Curious About the SBA?

I’ve always been a bit of a history buff. My favorite questions seem to be “how” or “why”.  I found myself wondering about the Small Business Administration. So here’s just a little more history …

We hear so much about small business being the backbone of the US economy.  There are studies and reports about entrepreneurial activity (by the government, the Kauffman Foundation, and literally hundreds of other sources).  Until recently, I suppose I thought the Small Business Administration had always been there. Yet it is only 57 this year, established as an independent federal agency in 1953 by Congress’s Small Business Act.

I was particularly pleased by language in the Act’s Paragraph 2(a): “The essence of the American economic system of private enterprise is free competition. Only through full and free competition can free markets, free entry into business, and opportunities for the expression and growth of personal initiative and individual judgment be assured. The preservation and expansion of such competition is basic not only to the economic well-being but to the security of this Nation.” Wow!

The business development programs that led to diversity certification are described in Paragraph 2 (f) (1):

“(A) that the opportunity for full participation in our free enterprise system by socially and economically disadvantaged persons is essential if we are to obtain social and economic equality for such persons and improve the functioning of our national economy;

(B) that many such persons are socially disadvantaged because of their identification as members of certain groups that have suffered the effects of discriminatory practices or similar invidious circumstances over which they have no control;

(C) that such groups include, but are not limited to, Black Americans, Hispanic Americans, Native Americans, Indian tribes, Asian Pacific Americans, Native Hawaiian Organizations, and other minorities; …”

You can read the entire act for yourself, but these paragraphs are the foundation for the SBA’s 8(a) business development program.

In 1958, Congress extended financial assistance through the Small Business Investment Act, in an effort to make adequate, long term-financing available.  This act made the SBA a permanent agency.  In 1964, the SBA began offering the Equal Opportunity Loan Program.  This program helped applicants who lived below poverty levels get access to funding for viable commercial enterprises through reduced credit and collateral requirements.

The SBA provides help with federal procurement opportunities, management counseling, international trade, financing and education to small US business.  You can learn more about these services at the SBA’s website. Taking advantage of these programs may assist you turn your business dreams into realities.


  1. Jerry Chautin on November 10, 2010 at 6:24 pm

    You are misleading your readers to believe that financially challenged applicants can get SBA-guaranteed loans. They cannot. The banks that make these loans want 700++ credit scores, a substantial cash down payment, solid collateral and related industry experience. In fact most banks will not finance start-ups. Furthermore, there is no distinction made in underwriting disadvantaged, women or veteran borrowers vs white men.

    The Section 8 program is for disadvantaged persons and veteran borrowers to procure government contracts. But they must be in business for at least two years and have the marketing machine in place to make lots of personal sales calls. Notably, most of the successful Sec. 8 contractors are located within the Washington, DC Beltway. That’s because it is impractical for others to form relationships and build trust with procurement officers. Advice: Pay a proven intermediary to represent you.
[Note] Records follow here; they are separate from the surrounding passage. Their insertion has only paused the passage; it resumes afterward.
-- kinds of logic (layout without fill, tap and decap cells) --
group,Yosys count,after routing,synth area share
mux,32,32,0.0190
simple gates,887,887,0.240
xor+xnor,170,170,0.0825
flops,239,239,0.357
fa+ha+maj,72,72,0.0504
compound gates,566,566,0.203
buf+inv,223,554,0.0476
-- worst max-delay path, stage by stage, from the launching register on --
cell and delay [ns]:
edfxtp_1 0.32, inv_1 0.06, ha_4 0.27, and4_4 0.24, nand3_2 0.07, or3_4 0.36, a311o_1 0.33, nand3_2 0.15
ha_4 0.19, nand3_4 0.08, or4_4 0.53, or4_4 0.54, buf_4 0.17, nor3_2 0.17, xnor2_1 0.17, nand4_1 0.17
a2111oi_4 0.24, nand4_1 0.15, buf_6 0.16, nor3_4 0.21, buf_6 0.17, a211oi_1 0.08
--- config.mk ---
export PLATFORM = sky130hd
export DESIGN_NAME = c3f_mac
export DESIGN_NICKNAME = d
export VERILOG_FILES = /design/src/rtl/c3f_pkg.sv /design/src/rtl/c3f_mac.sv
export SDC_FILE = /design/constraint.sdc
export NUM_CORES = 2
export LEC_CHECK = 0
export ABC_AREA = 1
export ABC_CLOCK_PERIOD_IN_PS = 7400
export CAP_MARGIN = 20
export CORE_MARGIN = 2
export CORE_UTILIZATION = 40
export CTS_CLUSTER_DIAMETER = 30
export DETAILED_ROUTE_END_ITERATION = 10
export DONT_BUFFER_PORTS = 1
export HOLD_SLACK_MARGIN = 0.06
export SYNTH_ARGS = -nofsm -noshare
export SYNTH_HDL_FRONTEND = slang
export SYNTH_SLANG_ARGS = --single-unit
export TNS_END_PERCENT = 100
--- constraint.sdc ---
create_clock -name clk -period 7.4 [get_ports clk]
set_clock_uncertainty 0.05 [all_clocks]
set_input_delay 2.22 -clock clk [delete_from_list [all_inputs] [get_ports clk]]
set_output_delay 2.22 -clock clk [all_outputs]
set_load 0.005 [all_outputs]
    Jerry Chautin is a business columnist. He is a former entrepreneur, commercial mortgage banker, commercial real estate dealmaker and business lender. You can follow him at

    • Joanne on November 10, 2010 at 11:53 pm

      Interesting – thanks for your thoughts. This item is about the original lanuage and stated political intent of the 1953, 1958 and 1964 Small Business legislation, not a representation of how the SBA and its SBIC partners make lending decisions.

      Engaging third parties for relationship building is always an option. It is, however, possible to become a successful 8(a) vendor outside DC by building direct relationships with the independent regional procurement officers in many federal agencies.